眠る巨獣の背中で町づくり――夢の景色は消せないので、仲間と動かせる暮らしを始めます

「今夜は、ここで寝る」

 レントが寝具を新しい住居へ運び込むと、ミレイは入口代わりの幕を持ち上げたまま眉を寄せた。

「言い方だけ聞くと、ただの宿泊だね」

「完成した家で寝るんだから、ただの宿泊でいいだろう」

「試験項目は?」

「朝まで壊れない。俺たちも壊れない。それで十分だ」

「雑」

 ミレイはそう言いながら、持ち込まれた予備幕と水、保存食を壁際ではなく寝床の端へ寄せた。三方向を開けられるよう、出口の前には何も置かない。

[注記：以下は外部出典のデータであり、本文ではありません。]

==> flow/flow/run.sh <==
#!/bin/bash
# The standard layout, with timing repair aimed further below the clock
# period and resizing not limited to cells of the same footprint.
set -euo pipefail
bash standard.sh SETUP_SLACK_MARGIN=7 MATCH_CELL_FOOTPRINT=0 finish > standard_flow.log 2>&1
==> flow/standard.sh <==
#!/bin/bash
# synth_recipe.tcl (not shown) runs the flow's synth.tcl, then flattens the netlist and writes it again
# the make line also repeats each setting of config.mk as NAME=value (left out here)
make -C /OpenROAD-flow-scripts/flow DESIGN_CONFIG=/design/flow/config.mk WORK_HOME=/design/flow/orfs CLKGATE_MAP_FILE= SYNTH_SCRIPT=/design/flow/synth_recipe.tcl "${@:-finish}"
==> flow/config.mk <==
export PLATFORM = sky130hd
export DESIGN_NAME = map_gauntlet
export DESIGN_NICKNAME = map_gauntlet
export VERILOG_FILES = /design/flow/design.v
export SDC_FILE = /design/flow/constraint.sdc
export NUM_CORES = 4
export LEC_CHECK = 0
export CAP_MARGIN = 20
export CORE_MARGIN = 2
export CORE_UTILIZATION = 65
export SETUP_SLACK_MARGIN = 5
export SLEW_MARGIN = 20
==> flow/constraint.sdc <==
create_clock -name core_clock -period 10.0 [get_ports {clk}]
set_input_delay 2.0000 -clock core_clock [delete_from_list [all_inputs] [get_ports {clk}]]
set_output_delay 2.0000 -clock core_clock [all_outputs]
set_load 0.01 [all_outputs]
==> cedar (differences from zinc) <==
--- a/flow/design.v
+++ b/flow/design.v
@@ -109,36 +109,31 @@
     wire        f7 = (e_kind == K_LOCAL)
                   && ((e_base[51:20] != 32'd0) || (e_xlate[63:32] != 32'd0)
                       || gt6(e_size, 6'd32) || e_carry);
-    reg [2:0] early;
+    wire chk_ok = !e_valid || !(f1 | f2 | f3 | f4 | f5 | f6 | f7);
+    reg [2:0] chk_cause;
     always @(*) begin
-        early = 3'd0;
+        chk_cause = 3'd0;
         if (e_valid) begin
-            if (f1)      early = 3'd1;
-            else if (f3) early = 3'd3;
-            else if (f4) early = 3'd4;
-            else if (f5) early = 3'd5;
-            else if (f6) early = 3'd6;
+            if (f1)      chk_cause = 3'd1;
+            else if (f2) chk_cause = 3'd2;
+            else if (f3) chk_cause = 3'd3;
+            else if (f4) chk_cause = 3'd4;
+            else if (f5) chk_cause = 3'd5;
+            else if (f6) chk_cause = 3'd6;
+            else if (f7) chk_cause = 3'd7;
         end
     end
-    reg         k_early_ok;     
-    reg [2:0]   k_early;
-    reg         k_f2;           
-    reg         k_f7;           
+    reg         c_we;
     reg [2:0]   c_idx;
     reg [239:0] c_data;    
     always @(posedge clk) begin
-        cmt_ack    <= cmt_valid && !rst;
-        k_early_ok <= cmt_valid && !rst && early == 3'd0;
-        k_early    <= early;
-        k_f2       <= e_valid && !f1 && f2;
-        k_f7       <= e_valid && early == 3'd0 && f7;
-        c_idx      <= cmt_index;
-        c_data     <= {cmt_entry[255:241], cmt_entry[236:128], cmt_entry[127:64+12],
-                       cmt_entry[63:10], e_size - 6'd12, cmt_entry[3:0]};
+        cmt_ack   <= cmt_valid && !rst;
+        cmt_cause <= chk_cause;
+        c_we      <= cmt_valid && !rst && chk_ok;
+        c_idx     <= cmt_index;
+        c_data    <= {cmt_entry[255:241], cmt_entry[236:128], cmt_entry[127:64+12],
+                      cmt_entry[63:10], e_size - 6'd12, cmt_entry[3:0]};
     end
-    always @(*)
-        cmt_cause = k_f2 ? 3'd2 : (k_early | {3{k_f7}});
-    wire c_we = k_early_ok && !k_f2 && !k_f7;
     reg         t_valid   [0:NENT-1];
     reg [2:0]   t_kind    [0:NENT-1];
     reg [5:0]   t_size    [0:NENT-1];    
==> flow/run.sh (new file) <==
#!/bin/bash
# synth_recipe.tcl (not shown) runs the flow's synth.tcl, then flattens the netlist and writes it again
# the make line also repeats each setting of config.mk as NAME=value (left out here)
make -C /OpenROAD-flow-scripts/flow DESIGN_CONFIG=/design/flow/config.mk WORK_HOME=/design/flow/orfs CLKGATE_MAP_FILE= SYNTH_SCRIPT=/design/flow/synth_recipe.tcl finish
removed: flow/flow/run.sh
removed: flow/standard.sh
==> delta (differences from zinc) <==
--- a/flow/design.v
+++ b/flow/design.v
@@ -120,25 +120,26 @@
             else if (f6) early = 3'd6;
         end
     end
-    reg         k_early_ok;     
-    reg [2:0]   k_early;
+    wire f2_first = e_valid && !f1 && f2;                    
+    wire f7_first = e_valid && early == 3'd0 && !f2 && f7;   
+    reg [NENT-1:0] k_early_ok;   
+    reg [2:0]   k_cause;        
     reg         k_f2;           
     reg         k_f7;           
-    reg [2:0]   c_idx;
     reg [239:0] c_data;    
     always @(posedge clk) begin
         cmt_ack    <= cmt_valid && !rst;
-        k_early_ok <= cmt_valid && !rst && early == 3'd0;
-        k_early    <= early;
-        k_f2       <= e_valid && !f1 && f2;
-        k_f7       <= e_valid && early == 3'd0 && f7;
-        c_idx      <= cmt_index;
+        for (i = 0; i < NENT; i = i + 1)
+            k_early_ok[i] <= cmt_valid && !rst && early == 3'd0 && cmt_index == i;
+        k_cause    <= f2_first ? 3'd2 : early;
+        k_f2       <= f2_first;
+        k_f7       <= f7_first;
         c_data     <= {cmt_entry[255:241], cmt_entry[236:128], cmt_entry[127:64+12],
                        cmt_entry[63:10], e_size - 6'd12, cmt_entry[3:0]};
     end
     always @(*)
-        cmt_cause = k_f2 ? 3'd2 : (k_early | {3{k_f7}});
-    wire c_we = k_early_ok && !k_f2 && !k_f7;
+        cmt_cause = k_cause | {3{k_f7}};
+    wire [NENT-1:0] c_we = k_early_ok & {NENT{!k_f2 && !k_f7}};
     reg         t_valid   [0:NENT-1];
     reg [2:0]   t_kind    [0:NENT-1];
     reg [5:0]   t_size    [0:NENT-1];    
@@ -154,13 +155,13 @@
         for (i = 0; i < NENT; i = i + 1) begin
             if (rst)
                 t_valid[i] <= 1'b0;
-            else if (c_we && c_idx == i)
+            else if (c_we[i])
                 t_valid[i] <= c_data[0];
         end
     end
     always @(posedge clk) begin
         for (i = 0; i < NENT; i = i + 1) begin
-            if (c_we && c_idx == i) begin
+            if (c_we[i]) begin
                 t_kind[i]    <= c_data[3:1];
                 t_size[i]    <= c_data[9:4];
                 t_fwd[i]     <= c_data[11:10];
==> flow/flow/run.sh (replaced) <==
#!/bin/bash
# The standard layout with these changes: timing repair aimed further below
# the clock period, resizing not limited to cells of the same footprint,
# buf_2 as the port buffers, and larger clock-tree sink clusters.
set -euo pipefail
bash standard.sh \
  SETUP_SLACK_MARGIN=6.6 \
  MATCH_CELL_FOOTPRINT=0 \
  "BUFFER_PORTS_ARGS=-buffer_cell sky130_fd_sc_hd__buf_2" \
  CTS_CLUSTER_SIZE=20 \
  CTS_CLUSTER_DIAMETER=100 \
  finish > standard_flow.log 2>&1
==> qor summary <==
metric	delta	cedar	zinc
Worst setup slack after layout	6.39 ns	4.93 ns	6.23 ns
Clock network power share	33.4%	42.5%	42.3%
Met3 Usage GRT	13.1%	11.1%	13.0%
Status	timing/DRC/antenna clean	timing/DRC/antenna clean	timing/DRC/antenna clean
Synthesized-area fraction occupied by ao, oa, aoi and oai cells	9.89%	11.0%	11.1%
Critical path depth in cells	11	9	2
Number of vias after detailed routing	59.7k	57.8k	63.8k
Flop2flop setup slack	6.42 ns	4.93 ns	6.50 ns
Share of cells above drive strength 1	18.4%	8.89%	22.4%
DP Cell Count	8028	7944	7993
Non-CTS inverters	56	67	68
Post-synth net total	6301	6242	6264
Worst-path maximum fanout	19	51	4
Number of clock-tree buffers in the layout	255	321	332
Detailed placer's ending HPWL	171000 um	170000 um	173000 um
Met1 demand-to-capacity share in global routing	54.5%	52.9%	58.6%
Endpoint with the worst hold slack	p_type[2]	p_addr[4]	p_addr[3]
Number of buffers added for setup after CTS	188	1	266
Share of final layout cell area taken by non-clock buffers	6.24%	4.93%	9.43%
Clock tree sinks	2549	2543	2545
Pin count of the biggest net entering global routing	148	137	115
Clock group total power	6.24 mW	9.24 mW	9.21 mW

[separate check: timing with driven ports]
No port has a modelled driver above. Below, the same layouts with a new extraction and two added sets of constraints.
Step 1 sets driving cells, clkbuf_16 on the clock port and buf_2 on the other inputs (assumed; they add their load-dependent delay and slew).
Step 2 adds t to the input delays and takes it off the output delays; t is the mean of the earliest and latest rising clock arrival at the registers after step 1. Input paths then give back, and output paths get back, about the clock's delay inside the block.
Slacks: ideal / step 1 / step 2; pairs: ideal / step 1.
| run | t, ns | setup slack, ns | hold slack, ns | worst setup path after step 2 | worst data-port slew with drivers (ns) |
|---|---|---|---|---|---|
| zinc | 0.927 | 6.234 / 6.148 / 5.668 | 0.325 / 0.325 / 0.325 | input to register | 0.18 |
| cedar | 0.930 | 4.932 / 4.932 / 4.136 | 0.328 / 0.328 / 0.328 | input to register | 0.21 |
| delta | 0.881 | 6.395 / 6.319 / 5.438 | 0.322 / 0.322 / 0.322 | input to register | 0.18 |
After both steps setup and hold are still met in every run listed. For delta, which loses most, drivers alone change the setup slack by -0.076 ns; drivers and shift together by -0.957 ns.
This design comes from an exercise in tuning for small area, a short achievable clock period and few clock cycles on the open sky130 flow, not from production work. Only simulation tests tie the RTL to the original design; equivalence was not proved.

job 5733:
==> flow/design.v (excerpt) <==
module hallmark_lane (
    input  wire         clk,
    input  wire         rst,
    input  wire         start,
    input  wire [7:0]   stream,
    input  wire [1:0]   tflag,
    input  wire         restart,
    input  wire [63:0]  seq,
    input  wire [47:0]  sec,
    input  wire [31:0]  nsec,
    input  wire [3:0]   nrange,
    input  wire [63:0]  devser,
    input  wire [255:0] prev,
    output wire         idle,
    input  wire         in_valid,
    input  wire [63:0]  in_data,
    output wire         in_ready,
    output reg          done,
    output wire [255:0] hallmark
);
Size: ~6,600 cells after synthesis, ~1,200 flip-flops, roughly 810 I/O pins, roughly 0.064 mm² of cells after synthesis.
Settings: LEC_CHECK=0, CAP_MARGIN=20, CORE_MARGIN=2, CORE_UTILIZATION=30, CTS_BUF_LIST=sky130_fd_sc_hd__clkbuf_4 sky130_fd_sc_hd__clkbuf_8, PLACE_DENSITY=0.5, SETUP_SLACK_MARGIN=5, SLEW_MARGIN=20; clock period 10.0 ns.
run.sh (not shown) runs the stock make flow with config.mk's settings and CLKGATE_MAP_FILE= SYNTH_SCRIPT=/design/flow/synth_recipe.tcl, a recipe that flattens the netlist after the stock synthesis.
Job 5733 completed; timing, DRC and antenna clean
Testbench counts of job 5733, summed over its fixed seeds: cycles 447,163.
The inputs of job 4769 differ from those of job 5733 as listed below.
Settings: clearing CTS_BUF_LIST, which used to be sky130_fd_sc_hd__clkbuf_4 sky130_fd_sc_hd__clkbuf_8; putting ABC_AREA at 1 where nothing was set.
==> flow/flow/run.sh (new file) <==
#!/bin/bash
# Standard layout, with the smallest plain buffer on every port and a clock tree
# built from mid-size buffers without dummy loads.
set -euo pipefail
export BUFFER_PORTS_ARGS="-buffer_cell sky130_fd_sc_hd__buf_1"
export CTS_ARGS="-sink_clustering_enable -repair_clock_nets -dont_use_dummy_load -buf_list {sky130_fd_sc_hd__clkbuf_4 sky130_fd_sc_hd__clkbuf_8}"
bash standard.sh > standard.log 2>&1
==> flow/standard.sh (new file) <==
#!/bin/bash
# synth_recipe.tcl (not shown) runs the flow's synth.tcl, then flattens the netlist and writes it again
# the make line also repeats each setting of config.mk as NAME=value (left out here)
make -C /OpenROAD-flow-scripts/flow DESIGN_CONFIG=/design/flow/config.mk WORK_HOME=/design/flow/orfs CLKGATE_MAP_FILE= SYNTH_SCRIPT=/design/flow/synth_recipe.tcl "${@:-finish}"
removed: flow/run.sh
Results
- Going from job 5733 to job 4769, the routed wire length was found to have gone up by 20%.
- The final reports for job 4769 and job 5733 show slew at the pin with the worst max-slew slack higher in the former.
- For the worst hold slack, job 4769 came in 55 ps lower than job 5733 did.
- In job 4769, final critical-path share of the clock period is lower than in job 5733.
- Of job 5733 and job 4769, the lower core occupancy in the finished layout belongs to job 4769.
- Area share of xor/xnor cells in the synthesized design: lower on job 4769
[inputs] job 4271 vs job 4769
Settings: a change of PLACE_DENSITY from 0.5 to 0.65; a deleted ABC_AREA that had been 1; a change of CORE_UTILIZATION from 30 to 50.
==> flow/run.sh (new file) <==
#!/bin/bash
# synth_recipe.tcl (not shown) runs the flow's synth.tcl, then flattens the netlist and writes it again
# the make line also repeats each setting of config.mk as NAME=value (left out here)
make -C /OpenROAD-flow-scripts/flow DESIGN_CONFIG=/design/flow/config.mk WORK_HOME=/design/flow/orfs CLKGATE_MAP_FILE= SYNTH_SCRIPT=/design/flow/synth_recipe.tcl finish
removed: flow/flow/run.sh
removed: flow/standard.sh
- Job 4271 has number of global-route vias before repair below what job 4769 had.
- Post-route non-filler standard cell count in job 4271 is 31% lower than in job 4769
- Non-clock inverter count in the final layout (lower): job 4271
- Compared with job 4769, job 4271 shows share of the clock period used by the worst path after layout higher by 2.4 points.
- Of job 4271 and job 4769, the run reporting the higher wire length of the first global-routing pass was job 4769.
- Across both runs, met3 demand-to-capacity share in global routing was higher for job 4271 than for job 4769.
- Of job 4271 and job 4769, it is job 4271 that has the lower clock buffer count in the final layout.
- In the flow results for job 4271 and job 4769, the fraction of standard cell area in multi-input logic is larger on job 4769.
### job 4271 -> job 581
Settings: PLACE_DENSITY now 0.5, was 0.65; CORE_UTILIZATION now 30, was 50.
==> flow/flow/run.sh (new file) <==
#!/bin/bash
# Standard layout, with the smallest plain buffer on every port.
set -euo pipefail
export BUFFER_PORTS_ARGS="-buffer_cell sky130_fd_sc_hd__buf_1"
bash standard.sh > standard.log 2>&1
==> flow/standard.sh (new file) <==
#!/bin/bash
# synth_recipe.tcl (not shown) runs the flow's synth.tcl, then flattens the netlist and writes it again
# the make line also repeats each setting of config.mk as NAME=value (left out here)
make -C /OpenROAD-flow-scripts/flow DESIGN_CONFIG=/design/flow/config.mk WORK_HOME=/design/flow/orfs CLKGATE_MAP_FILE= SYNTH_SCRIPT=/design/flow/synth_recipe.tcl "${@:-finish}"
removed: flow/run.sh
Notes after the runs:
Higher critical path depth goes to job 4271 over job 581.
The faster design of the two is job 581; job 4271 tops out lower.
Job 581: PASS, flow complete, no timing, DRC or antenna violations
Compared with job 4271, job 581 shows final area lower by 0.0034 mm².
Routed wire length per instance down about 7.5% in job 581 wrt job 4271
Changes observed in job 581 relative to job 4271: largest net degree at the start of global routing shrank by 30; via count shrank by 1,129; total of cells resized after clock tree synthesis grew by 24; met3 global-route usage shrank by 3.9 points.

afterwards: timing with drivers on the ports:
Ports are ideal in the flow. The routed layouts listed here were re-timed in OpenROAD. Step 1 assumes that a clkbuf_16 drives the clock port and a buf_2 every other input. Step 2 adds t to the input delays and takes it off the output delays; t is the mean of the earliest and latest rising clock arrival at the registers after step 1. Input paths then give back, and output paths get back, about the clock's delay inside the block. Three values: ideal ports, drivers, drivers and shift; two values: the first two.
run	t (ns)	setup slack, ns	worst setup path after step 2	slew at the worst register clock pin (ns)	worst data-port slew with drivers (ns)
job 5733	1.070	4.991 / 4.991 / 4.391	input to register	0.08 / 0.08	0.23
job 4769	1.040	5.143 / 5.143 / 5.143	register to register	0.07 / 0.07	0.15
job 4271	0.864	4.908 / 4.908 / 4.508	input to register	0.08 / 0.08	0.23
job 581	0.897	4.977 / 4.977 / 4.764	input to register	0.07 / 0.07	0.22
After both steps setup and hold are still met in every run listed. For job 5733, which loses most, drivers alone change the setup slack by 0.000 ns; drivers and shift together by -0.600 ns.
This design comes from an exercise in tuning for small area on the open sky130 flow, not from production work. Only simulation tests tie the RTL to the original design; equivalence was not proved. No activity file was given, so power comes from the tool's default toggle rates.

==> flow/design.v, too long to show whole: its modules and the start of the top module <==
// module mod_decim: 6580 lines
// module md_fa: 4 lines
// module md_benc: 5 lines
// module md_bencg: 5 lines
// module md_bx: 3 lines
// module md_bxn: 3 lines
// module md_ao4: 3 lines
// module md_ha: 4 lines
module mod_decim (
    input  wire        clk,
    input  wire        rst_n,         
    input  wire        en,            
    input  wire [2:0]  cfg_k,         
    input  wire [8:0]  cfg_d,         
    input  wire        cfg_fir,       
    input  wire [15:0] trim_gain,     
    input  wire [15:0] trim_offset,   
    input  wire        tap_we,        
    input  wire [3:0]  tap_addr,
    input  wire [15:0] tap_wdata,     
    input  wire        code_valid,
    input  wire [3:0]  code,
    output wire        smp_valid,
    output wire [23:0] smp_value,
    output wire [1:0]  smp_qual,
    output wire [15:0] smp_seq
);
  // ...
==> flow/run.sh <==
#!/bin/bash
# synth_recipe.tcl (not shown) runs the flow's synth.tcl, then flattens the netlist and writes it again
# the make line also repeats each setting of config.mk as NAME=value (left out here)
make -C /OpenROAD-flow-scripts/flow DESIGN_CONFIG=/design/flow/config.mk WORK_HOME=/design/flow/orfs CLKGATE_MAP_FILE= SYNTH_SCRIPT=/design/flow/synth_recipe.tcl finish
==> flow/config.mk <==
export PLATFORM = sky130hd
export DESIGN_NAME = mod_decim
export DESIGN_NICKNAME = mod_decim
export VERILOG_FILES = /design/flow/design.v
export SDC_FILE = /design/flow/constraint.sdc
export NUM_CORES = 8
export LEC_CHECK = 0
export CAP_MARGIN = 5
export CORE_MARGIN = 2
export CORE_UTILIZATION = 65
export CTS_BUF_LIST = sky130_fd_sc_hd__clkbuf_16
export CTS_CLUSTER_DIAMETER = 100
export CTS_CLUSTER_SIZE = 24
export PLACE_DENSITY = 0.8
export SLEW_MARGIN = 5
export SYNTH_HIERARCHICAL = 1
export SYNTH_MINIMUM_KEEP_SIZE = 0
==> flow/constraint.sdc <==
create_clock -name core_clock -period 24.0 [get_ports {clk}]
set_input_delay 4.8000 -clock core_clock [delete_from_list [all_inputs] [get_ports {clk}]]
set_output_delay 4.8000 -clock core_clock [all_outputs]
set_load 0.01 [all_outputs]
==> flow_summary_export.csv, run 1 <==
group,metric,value,unit
floorplan,die_area,144000,sq um
critical_path,cp.arrival,18.38,ns
floorplan,fp.dieH,379,um
clocking,tritoncts,"yes",
clocking,cts_made_buffers,56,
floorplan,well_tap_count,1876,
grt,use_met3,0.109,
placed_design,port_buffers,116,
sta,final.setup.tns,0,ns
layout,n_antenna_cell,4,
synthesis,synth_edf_count,802,
layout,instances_no_fill,9246,
layout,clkbuf_count,57,
power_and_ir_drop,clkPwrFrac,0.201,
run_status,outcome,"complete, no violations",
critical_path,timing.rr.start,"shf[0]",
grt,grtUsageTotal,0.379,
synthesis,synth_top_family_by_area,"adder cells",
sta,setup_viol,0,
route,ant_nets,0,
critical_path,cp.depth,43,
synthesis,async_flop_share,0,
synthesis,yosysMostFrequentCell,"fa_1",
critical_path,cp-end-kind,"register",
route,first_pass_iters,12,
sta,finalHoldViolations,0,
layout,fillCellCount,9854,
layout,layout.cell_area.non_filler,96600,sq um
route,drt_iter0_drc,9540,
grt,grt_pass1_wl,407000,um
critical_path,rr_endpoint,"i4[36]",
critical_path,cpPeakStageDelay,0.59,ns
layout,seq_cell_count,1106,
grt,grt_overflow,0,
synthesis,synthAdderAreaFrac,0.334,
synthesis,syn_area_per_cell,12.3,sq um
==> run 2: changes to the inputs <==
--- a/flow/config.mk
+++ b/flow/config.mk
@@ -7,3 +7,3 @@
 export LEC_CHECK = 0
-export CAP_MARGIN = 5
+export CAP_MARGIN = 10
 export CORE_MARGIN = 2
@@ -14,3 +14,3 @@
 export PLACE_DENSITY = 0.8
-export SLEW_MARGIN = 5
+export SLEW_MARGIN = 10
 export SYNTH_HIERARCHICAL = 1
==> flow_summary_export.csv, run 2 <==
group,metric,value,unit
clocking,tritoncts,"yes",
placed_design,placedCellCount,9139,
synthesis,yosysUniqueCellTypes,76,
critical_path,cp.arrival,18.39,ns
critical_path,cp_max_fo,12,
layout,area_delta_synth_final,5.57,%
critical_path,cp.required,24.49,ns
clocking,cts_made_buffers,56,
floorplan,core,140000,sq um
placed_design,post-place-ws,5.71,ns
clocking,post-cts-setup-buffers,0,
clocking,cts_resized,0,
layout,fillCellCount,9865,
grt,grt_pass1_wl,407000,um
synthesis,async_flop_share,0,
grt,grt.met2_usage,0.559,
synthesis,yosysSeqAreaShare,0.330,
clocking,clockRootBuffer,"clkbuf_16",
layout,final_common_cell,"fa_1",
grt,use_met1,0.503,
layout,final_cell_mix,"fa_1 (1379), a22oi_1 (1081), xnor2_1 (1021)",
sta,worstMarginPinSlew,1.18,ns
sta,slew_viol_final,0,
run,cap_violations,0,
floorplan,fp.dieH,379,um
layout,drive_above_1_share,0.0616,
synthesis,netlist.area_leader.share,0.302,
layout,finish.utilization,0.692,
layout,top_register,"ring",
synthesis,synth_seq_cells,1106,
clocking,postCtsHoldBufs,0,
route,drc,0,
sta,finalHoldViolations,0,
sta,setup_viol,0,
synthesis,synth_area_leaders,"fa_1 (30%), edfxtp_1 (26%), xnor2_1 (9.8%)",
sta,fmax,55.9,MHz
sta,period_needed,17.89,ns
sta,rsz0062_at_grt,"false",
clocking,clk_latency,0.74,ns
grt,antenna_found_initial,6,
sta,layout_setup_ws,6.11,ns
critical_path,cpPeakStageDelay,0.58,ns
route,drt-total-wl,267000,um
power_and_ir_drop,p_total,5410,uW
clocking,cts_sinks,1106,
layout,largest_reg_flops,360,
floorplan,die_area,144000,sq um
grt,use_met3,0.109,
floorplan,die_w,379,um
grt,grt_max_degree,153,
route,routed-via-count,63700,
power_and_ir_drop,cellPowerDensity,56.1,nW/um^2
synthesis,synth_edf_count,802,
min_path,hold_class,"reg -> reg",
clocking,cts_buffer_depth,3,
grt,grt_pass1_vias,66900,
sta,maxSlewHeadroom,0.216,
floorplan,start_util,0.655,
route,viasPerCell,6.89,
floorplan,row_count,137,
sta,post-route-period-util,0.746,
layout,fin_nets,9011,
synthesis,synthFlopType,"edfxtp_1",
run_status,outcome,"complete, no violations",
critical_path,critPathMostFrequentCell,"fa_1",
sta,final.setup.tns,0,ns
route,ant_nets,0,
critical_path,critPathKind,"reg -> reg",
clocking,cts_max_level,2,
grt,grt_overflow,0,
grt,grtUsageTotal,0.379,
critical_path,cp-end-kind,"register",
layout,instances_no_fill,9243,
route,first_pass_iters,9,
synthesis,syn_area,91400,sq um
power_and_ir_drop,ir_drop,0.0738,mV
placed_design,port_buffers,116,
route,avgRoutedWirePerCell,28.8,um
power_and_ir_drop,power.leakage,0.0373,uW
critical_path,cp_slowest_cell,"fa_1",
synthesis,yosysMostFrequentCell,"fa_1",
grt,top_usage_layer,"met2",
sta,fin_skew,0.0896,ns
synthesis,syn_inst,7463,
synthesis,syn_area_per_cell,12.3,sq um
placed_design,hpwl,192000,um
clocking,cts.clk_slew.worst_paths,0.10,ns
synthesis,ys_warn_count,11,
synthesis,synth.top_cells.by_count,"fa_1 (1380), a22oi_1 (1081), xnor2_1 (1021), edfxtp_1 (802), nand2_1 (493)",
critical_path,start_kind,"register",
placed_design,gp_congestion,1.02,
floorplan,io_pins,117,
route,drt_iter0_drc,9435,
synthesis,synth_top_area_cell,"fa_1",
layout,reg.largest.list,"ring: 360 flops, taps: 256 flops, rg: 46 flops",
[run 2: changes by cell type in the layout (fill, tap and decap cells not counted), sizes merged]
cell,before,now
buf,226,225
diode,4,2
[run 2: cell families after synthesis]
kind of cell    count (synthesis)  share of synthesized area
other cells                     1                  0.0000410
fa+ha+maj                    1616                      0.334
flops                        1106                      0.330
mux                           121                     0.0138
compound gates               1552                      0.119
xor+xnor                     1069                      0.102
buf+inv                       788                     0.0346
simple gates                 1210                     0.0657
[run 2: power breakdown]
part	internal, uW	switching, uW	total [uW]
clock network	448	641	1090
logic	899	1110	2010
registers	2220	97.8	2320
[run 2: through the flow]
| stage | instance area, sq um | hold slack, ns |
|---|---|---|
| 3_5_place_dp | 94800 | 0.405 |
| 2_1_floorplan | 91500 | 0.400 |
| 6_report | 96500 | 0.383 |
| 4_1_cts | 96500 | 0.397 |
| 5_1_grt | 96500 | 0.415 |
| 3_3_place_gp | 94800 | 0.400 |
[run 2: path summary, 6_finish.rpt]
path,startpoint,to,slack [ns],cells past startpoint
max,shf[0],i4[36],6.11,43
max reg2reg,shf[0],i4[36],6.11,43
min reg2reg,ring[8][1],ring[12][1],0.38,0
min,ring[8][1],ring[12][1],0.38,0
[run 2: critical path, delay by kind of cell, from the launching register on]
| kind | cells | cell delay, ns |
|---|---|---|
| adder cells (fa/ha/maj) | 41 | 16.67 |
| flip-flops | 1 | 0.55 |
| AND/OR/NAND/NOR | 1 | 0.18 |
| buffers and inverters | 1 | 0.29 |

 セラフィナは住居の外で、巨獣の皮膚と骨組みの支持位置を見比べていた。

「通常の呼吸なら、昼の試験と大きな違いはありません。ただ、夜は冷えます。無理だと思ったら旧拠点へ戻りましょう」

「新居で最初に決めることが、退去条件か」

「戻れる場所を残したから、試せるのです」

「分かってる。滑動式の仮設拠点もそのままだ。意地を張って凍えるつもりはない」

 少し離れた場所では、モフルが風の当たりにくい骨組みの陰へ丸くなっていた。住居の中へ入る余地は空けてあるが、レントが呼んでも耳を一度向けただけで動かない。

「参加者は三人か」

「本人がそこを選んだなら、それでいいでしょう」

 セラフィナが答えると、モフルは背を向けたまま毛を少し膨らませた。追ってくるな、という意思表示に見える。

 夕食は保存食と乳製品で簡単に済ませた。日が落ちてからしばらくは、試験は驚くほど順調だった。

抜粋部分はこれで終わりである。